And the practical application of the rule is seen in the injunction on both plaintiff and defendant to undergo the ordeal, even in certain civil cases.[857]
In the more developed code of Vishnu we find the ordeal system exceedingly complicated, pervading every branch of jurisprudence and only limited by the amount at stake or the character or caste of the defendant.[858] Yet Hindu antiquity is so remote and there have been so many schools of teachers that the custom apparently did not prevail in all times and places. One of the most ancient books of law is the Dharmasastra of Gautama, who says nothing of ordeals and relies for proof wholly on the evidence of witnesses, adding the very relaxed rule that “No guilt is incurred in giving false evidence in case the life of a man depends thereon.”[859]
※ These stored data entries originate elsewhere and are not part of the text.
**src/rtl/pmod_pkg.sv**
```systemverilog
// Shared widths, event record and priority helper for the PMOD input debouncer.
package pmod_pkg;

  localparam int unsigned PMOD_W   = 8;
  localparam int unsigned IDX_W    = 3;
  localparam int unsigned DB_CNT_W = 4;

  typedef struct packed {
    logic [IDX_W-1:0] idx;
    logic             level;
  } pmod_evt_t;

  function automatic logic [IDX_W-1:0] lowest_set(input logic [PMOD_W-1:0] v);
    logic [IDX_W-1:0] r;
    logic             found;
    r     = '0;
    found = 1'b0;
    for (int unsigned i = 0; i < PMOD_W; i++) begin
      if (v[i] && !found) begin
        r     = IDX_W'(i);
        found = 1'b1;
      end
    end
    return r;
  endfunction

endpackage

```
**src/rtl/pmod_db_chan.sv**
```systemverilog
// One PMOD line: 2-FF synchroniser, tick-based debounce counter and debounced level.
module pmod_db_chan #(
  parameter int unsigned DB_TICKS = 8
) (
  input  logic CLK_48,
  input  logic RST_N,
  input  logic tick,
  input  logic pad,
  output logic state,
  output logic flip
);
  import pmod_pkg::*;

  localparam logic [DB_CNT_W-1:0] CNT_LAST = DB_CNT_W'(DB_TICKS - 1);

  logic [1:0]          sync_ff;
  logic [DB_CNT_W-1:0] cnt;
  logic                disagree;

  assign disagree = sync_ff[1] ^ state;
  assign flip     = tick && disagree && (cnt == CNT_LAST);

  always_ff @(posedge CLK_48 or negedge RST_N) begin
    if (!RST_N) begin
      sync_ff <= '0;
      cnt     <= '0;
      state   <= 1'b0;
    end else begin
      sync_ff <= {sync_ff[0], pad};
      if (!disagree) begin
        cnt <= '0;
      end else if (tick) begin
        if (cnt == CNT_LAST) begin
          state <= sync_ff[1];
          cnt   <= '0;
        end else begin
          cnt <= cnt + DB_CNT_W'(1);
        end
      end
    end
  end

endmodule

```
**src/rtl/pmod_input_debouncer.sv**
```systemverilog
// Debounces 8 PMOD input lines and streams per-channel level changes over valid/ready.
module pmod_input_debouncer
  import pmod_pkg::*;
#(
  parameter int unsigned CLK_HZ   = 48000000,
  parameter int unsigned TICK_HZ  = 1000,
  parameter int unsigned DB_TICKS = 8
) (
  input  logic              CLK_48,
  input  logic              RST_N,
  input  logic [PMOD_W-1:0] PMOD_IN,
  output logic [PMOD_W-1:0] STATE,
  output logic              EVT_VALID,
  input  logic              EVT_READY,
  output logic [IDX_W-1:0]  EVT_IDX,
  output logic              EVT_LEVEL,
  output logic              OVERRUN,
  input  logic              CLR_OVR
);

  localparam int unsigned PS_LAST = CLK_HZ / TICK_HZ - 1;
  localparam int unsigned PS_W    = (PS_LAST > 0) ? $clog2(PS_LAST + 1) : 1;

  logic [PS_W-1:0]   ps;
  logic              tick;
  logic [PMOD_W-1:0] flip;
  logic [PMOD_W-1:0] state_now;
  logic [PMOD_W-1:0] pend;
  logic [PMOD_W-1:0] pend_next;
  logic [PMOD_W-1:0] clr_mask;
  logic [IDX_W-1:0]  sel;
  logic              load;
  logic              take;
  logic              ovr_set;
  pmod_evt_t         evt_next;

  assign tick = (ps == PS_W'(PS_LAST));

  always_ff @(posedge CLK_48 or negedge RST_N) begin
    if (!RST_N) begin
      ps <= '0;
    end else begin
      ps <= tick ? '0 : ps + PS_W'(1);
    end
  end

  for (genvar g = 0; g < PMOD_W; g++) begin : g_chan
    pmod_db_chan #(
      .DB_TICKS(DB_TICKS)
    ) u_chan (
      .CLK_48(CLK_48),
      .RST_N (RST_N),
      .tick  (tick),
      .pad   (PMOD_IN[g]),
      .state (STATE[g]),
      .flip  (flip[g])
    );
  end

  // Level reported with an event is the post-edge value, so fold in this cycle's flips.
  assign state_now = STATE ^ flip;

  always_comb begin
    load     = !EVT_VALID || EVT_READY;
    sel      = lowest_set(pend);
    take     = load && (pend != '0);
    clr_mask = '0;
    if (take) begin
      clr_mask[sel] = 1'b1;
    end
    // A new flip re-arms a bit being drained this cycle without counting as overrun.
    ovr_set        = |(flip & pend & ~clr_mask);
    pend_next      = (pend & ~clr_mask) | flip;
    evt_next.idx   = sel;
    evt_next.level = state_now[sel];
  end

  always_ff @(posedge CLK_48 or negedge RST_N) begin
    if (!RST_N) begin
      pend      <= '0;
      OVERRUN   <= 1'b0;
      EVT_VALID <= 1'b0;
      EVT_IDX   <= '0;
      EVT_LEVEL <= 1'b0;
    end else begin
      pend <= pend_next;
      if (ovr_set) begin
        OVERRUN <= 1'b1;
      end else if (CLR_OVR) begin
        OVERRUN <= 1'b0;
      end
      if (load) begin
        EVT_VALID <= take;
        if (take) begin
          EVT_IDX   <= evt_next.idx;
          EVT_LEVEL <= evt_next.level;
        end
      end
    end
  end

endmodule

```
**config.mk**
```make
export PLATFORM = sky130hd
export DESIGN_NAME = pmod_input_debouncer
export DESIGN_NICKNAME = d
export VERILOG_FILES = /design/src/rtl/pmod_pkg.sv /design/src/rtl/pmod_db_chan.sv /design/src/rtl/pmod_input_debouncer.sv
export SDC_FILE = /design/constraint.sdc
export NUM_CORES = 1
export LEC_CHECK = 0
export ABC_AREA = 1
export BUFFER_PORTS_ARGS = -buffer_cell sky130_fd_sc_hd__buf_2
export CORE_MARGIN = 8
export CORE_UTILIZATION = 34
export CTS_BUF_LIST = sky130_fd_sc_hd__clkbuf_4
export DETAILED_ROUTE_END_ITERATION = 6
export SETUP_SLACK_MARGIN = 0.1
export SLEW_MARGIN = 25
export SYNTH_ARGS = -nofsm -noshare
export SYNTH_HDL_FRONTEND = slang
export SYNTH_SLANG_ARGS = --single-unit
```
**constraint.sdc**
```tcl
create_clock -name CLK_48 -period 1.68 [get_ports CLK_48]
set_input_delay 0.252 -clock CLK_48 [delete_from_list [all_inputs] [get_ports CLK_48]]
set_output_delay 0.252 -clock CLK_48 [all_outputs]
set_load 0.03 [all_outputs]
```
==> flow_summary.json <==
{
  "cap_viol_max_count": 0,
  "gp_congestion": 0.893,
  "post_drt_wl_per_cell_um": 14.3,
  "h-tree-depth": 3,
  "finalNetCount": 696,
  "required_ns": 2.05,
  "synth-main-ff-cell": "dfrtp_1",
  "combPwrFrac": 0.440,
  "relSlewSlack": 0.619,
  "clkTransAtPathRegs_ns": 0.14,
  "core_area_mm2": 0.0125,
  "antenna_found_initial": 0,
  "drive_above_1_share": 0.440,
  "hold-worst-slack_ns": 0.0951,
  "swShare": 0.366,
  "setup_viol_count_final": 35,
  "detailed_place_hpwl_um": 7540,
  "ant_nets": 0,
  "min_period_over_period": 1.12,
  "place_area_mm2": 0.00521,
  "power.density_mw_per_mm2": 1050,
  "avgSynthCellArea_um2": 8.34,
  "r2r_start": "ps[0]",
  "vdd_drop_max_mv": 1.35,
  "ios": 26,
  "ys_seq_area_frac": 0.496,
  "die_h_um": 129,
  "worst_pin_slew_ns": 0.568,
  "die_area_mm2": 0.0166,
  "numPlacedInstances": 784,
  "yosysTopAreaCellShare": 0.496,
  "setup_slack_ns": -0.195,
  "routed_wl_um": 12200,
  "synth-edff-count": 0,
  "grt_pass1_vias": 4221,
  "fp-row-count": 41,
  "p_sw_w": 0.00251,
  "crit_arrival_ns": 2.25,
  "power.internal_w": 0.00435,
  "fin_area_mm2": 0.00651,
  "synthTopCellsByArea": "dfrtp_1 50%, nand2_1 7.9%, inv_1 6.8%, nand3_1 6.3%, nor2_1 6.3%",
  "syn_nets": 541,
  "numPortBuffers": 25,
  "cp-end-kind": "flop",
  "power_leakage_nw": 3.25,
  "cts_root_buffer": "clkbuf_4",
  "seqCellArea_mm2": 0.00215,
  "num_vias": 4119,
  "fp.dieW_um": 129,
  "start_kind": "flop",
  "synthCells": 520,
  "cts_made_buffers": 9,
  "antenna_cells": 0,
  "fmax_mhz": 533,
  "async_flop_share": 1.00,
  "cp_top_family": "simple AND/OR/NAND/NOR gates",
  "synth_top_cells_by_count": "91 x nand2_1, 86 x dfrtp_1, 79 x inv_1, 73 x nor2_1, 55 x nand3_1",
  "pre_cts_slack_ns": -0.224,
  "synthSimpleGateAreaFrac": 0.266,
  "grt_first_pass_wirelength_um": 19400,
  "pwr-share-seq": 0.344,
  "clockBufferDepth": 2,
  "grt_max_degree": 36,
  "dr.pass1.iters": 4,
  "hold_violations": 0,
  "critPathKind": "reg2reg",
  "outcome": "finished, violations left",
  "grt_setup_unrepaired": "true",
  "stdcell_count": 852,
  "areaGrowthSynthToFinish_pct": 50.0,
  "cp.buffers_inverters": 3,
  "report.final.slew_viol_count": 0,
  "floorplan.initialDensity": 0.347,
  "synth-xor-area-share": 0.0384,
  "multi_input_area_mm2": 0.00235,
  "synth_cell_types": 37,
  "worstSetupStartpoint": "ps[0]",
  "synthAdderAreaFrac": 0.0260,
  "hold_class": "in2reg",
  "synth_top_family_by_area": "simple AND/OR/NAND/NOR gates",
  "crit_chain": "ha_2 -> nand2_2 -> nor2_4 -> buf_4 -> buf_6 -> nand2_2 -> nor2_2 -> buf_6 -> nand4_1 -> nor2_1 -> nor2_1 -> nand3_1 -> nor2_2 -> o21ai_1",
  "fin_crit_ns": 1.88,
  "cts_tree": "built",
  "synth_top_cell_by_area": "dfrtp_1",
  "min_from": "EVT_READY",
  "yosysMostFrequentCell": "nand2_1",
  "synth.area.mux_share": 0,
  "nFillCells": 1112,
  "cp_slowest_cell": "dfrtp_1",
  "yosysWarnings": 0,
  "clock_sinks": 86,
  "grt.total_usage": 0.147,
  "drcViolationCount": 0,
  "grt-ovfl-total": 0,
  "worst-path-max-fanout": 7,
  "vias_per_cell": 4.83,
  "synth_compound_area_frac": 0.0810,
  "ys_seq_elements": 86,
  "max_stage_delay_ns": 0.42,
  "fin_util": 0.520,
  "violations": "setup timing",
  "skew_ns": 0.0171,
  "clk_latency_ns": 0.47,
  "syn-cell-area_mm2": 0.00434,
  "drt_first_iter_violations": 198,
  "pwr-share-clk": 0.217
}
## per-stage QoR
stage / total power, W / setup TNS [ns]
2_1_floorplan: 0.00337 / -0.0210
3_3_place_gp: 0.00421 / -1.12
3_5_place_dp: 0.00422 / -2.54
4_1_cts: 0.00627 / -2.05
5_1_grt: 0.00720 / -8.05
6_report: 0.00686 / -3.46
## power groups by stage
stage                     logic [W]  clock network [W]  registers (W)
after detailed placement    0.00185                  0        0.00237
after global routing        0.00321            0.00162        0.00237
final                       0.00301            0.00149        0.00236
after floorplan            0.000905                  0        0.00246
after global placement      0.00184                  0        0.00237
after CTS                   0.00240            0.00154        0.00233
## worst register-to-register path, stage by stage (launching register included)
cell and delay (ns):
dfrtp_1 0.42, ha_2 0.20, nand2_2 0.08, nor2_4 0.04, buf_4 0.13, buf_6 0.11, nand2_2 0.07, nor2_2 0.04
buf_6 0.14, nand4_1 0.10, nor2_1 0.06, nor2_1 0.11, nand3_1 0.10, nor2_2 0.11, o21ai_1 0.08
## sequential cells by signal, indices dropped and copies added (netlist names)
register / count
g_chan.u_chan.state: 8
pend: 8
ps: 16
OVERRUN: 1
EVT_LEVEL: 1
EVT_IDX: 3
g_chan.u_chan.cnt: 32
EVT_VALID: 1
g_chan.u_chan.sync_ff: 16
## worst paths after layout
check                                         endpoint  slack, ns  depth (start not counted)
setup / recovery                               OVERRUN      -0.20                         14
hold / removal                               EVT_VALID        0.1                          4
setup reg to reg                               OVERRUN      -0.20                         14
hold reg to reg            g_chan[7].u_chan.sync_ff[1]       0.36                          0
max in group asynchronous                    EVT_VALID       0.82                          3
min in group asynchronous  g_chan[5].u_chan.sync_ff[0]       0.27                          2
## cells in the final DEF, fill, tap and decap left out, types with 5 or more instances in the layout
cell type	count
a21oi_1	16
a21oi_2	5
buf_2	24
buf_4	88
buf_6	27
clkbuf_4	9
dfrtp_1	85
dlygate4sd3_1	10
ha_1	8
inv_1	69
inv_2	7
nand2_1	60
nand2_2	29
nand2_4	7
nand3_1	30
nand3_2	22
nand3_4	6
nand4_1	11
nor2_1	42
nor2_2	16
nor2_4	23
o21ai_0	5
o21ai_1	8
o21ai_2	10
xnor2_1	8
xor2_1	11
## layer usage
metal  vias up  share of wire  wire, um  track usage
li1       1993              -         -            -
met1      2016           0.44      5400        0.181
met2        84           0.49      6030        0.239
met3        26          0.037       453       0.0306
met4         0          0.027       331       0.0746
met5         -              0         0            0
## final cells by class
| type | instances | share of cell area |
|---|---|---|
| Multi-Input combinational cell | 344 | 0.362 |
| Inverter | 79 | 0.0469 |
| Clock inverter | 7 | 0.0173 |
| Tap cell | 172 | 0.0331 |
| Clock buffer | 9 | 0.0104 |
| Timing Repair Buffer | 155 | 0.200 |
| Sequential cell | 86 | 0.331 |
## cells by family after synthesis
logic type                 after synthesis
and+or+nand+nor                        255
AOI/OAI and AO/OA                       59
buffers and inverters                   92
adders and majority gates                9
DFF                                     86
xor gates and xnor gates                19
## timing repair
| action | CTS | global route |
|---|---|---|
| endpoints found under the hold margin | 39 | 0 |
| hold buffers | 10 | 0 |
| setup endpoints to repair | 51 | 66 |
| buffers inserted | 26 | 24 |
| cloned | 2 | 1 |
| pin swaps | 22 | 46 |
| gates resized for setup | 79 | 121 |
Power figures use the tool's default switching activity.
This, however, is exceptional, and the ordeal maintained its existence from the most ancient periods to modern times. Under the name of purrikeh, or parikyah, it is prescribed in the native Hindu law in all cases, civil and criminal, which cannot be determined by written or oral evidence, or by oath, and is sometimes incumbent upon the plaintiff and sometimes upon the defendant. In its various forms it bears so marked a resemblance to the judgments of God current in mediæval Europe that the further consideration of its use in India may be more conveniently deferred till we come to discuss its varieties in detail, except to add that in Hindu, as in Christian courts, it has always been a religious as well as a judicial ceremony, conducted in the presence of Brahmans, and with the use of invocations to the higher powers.[860]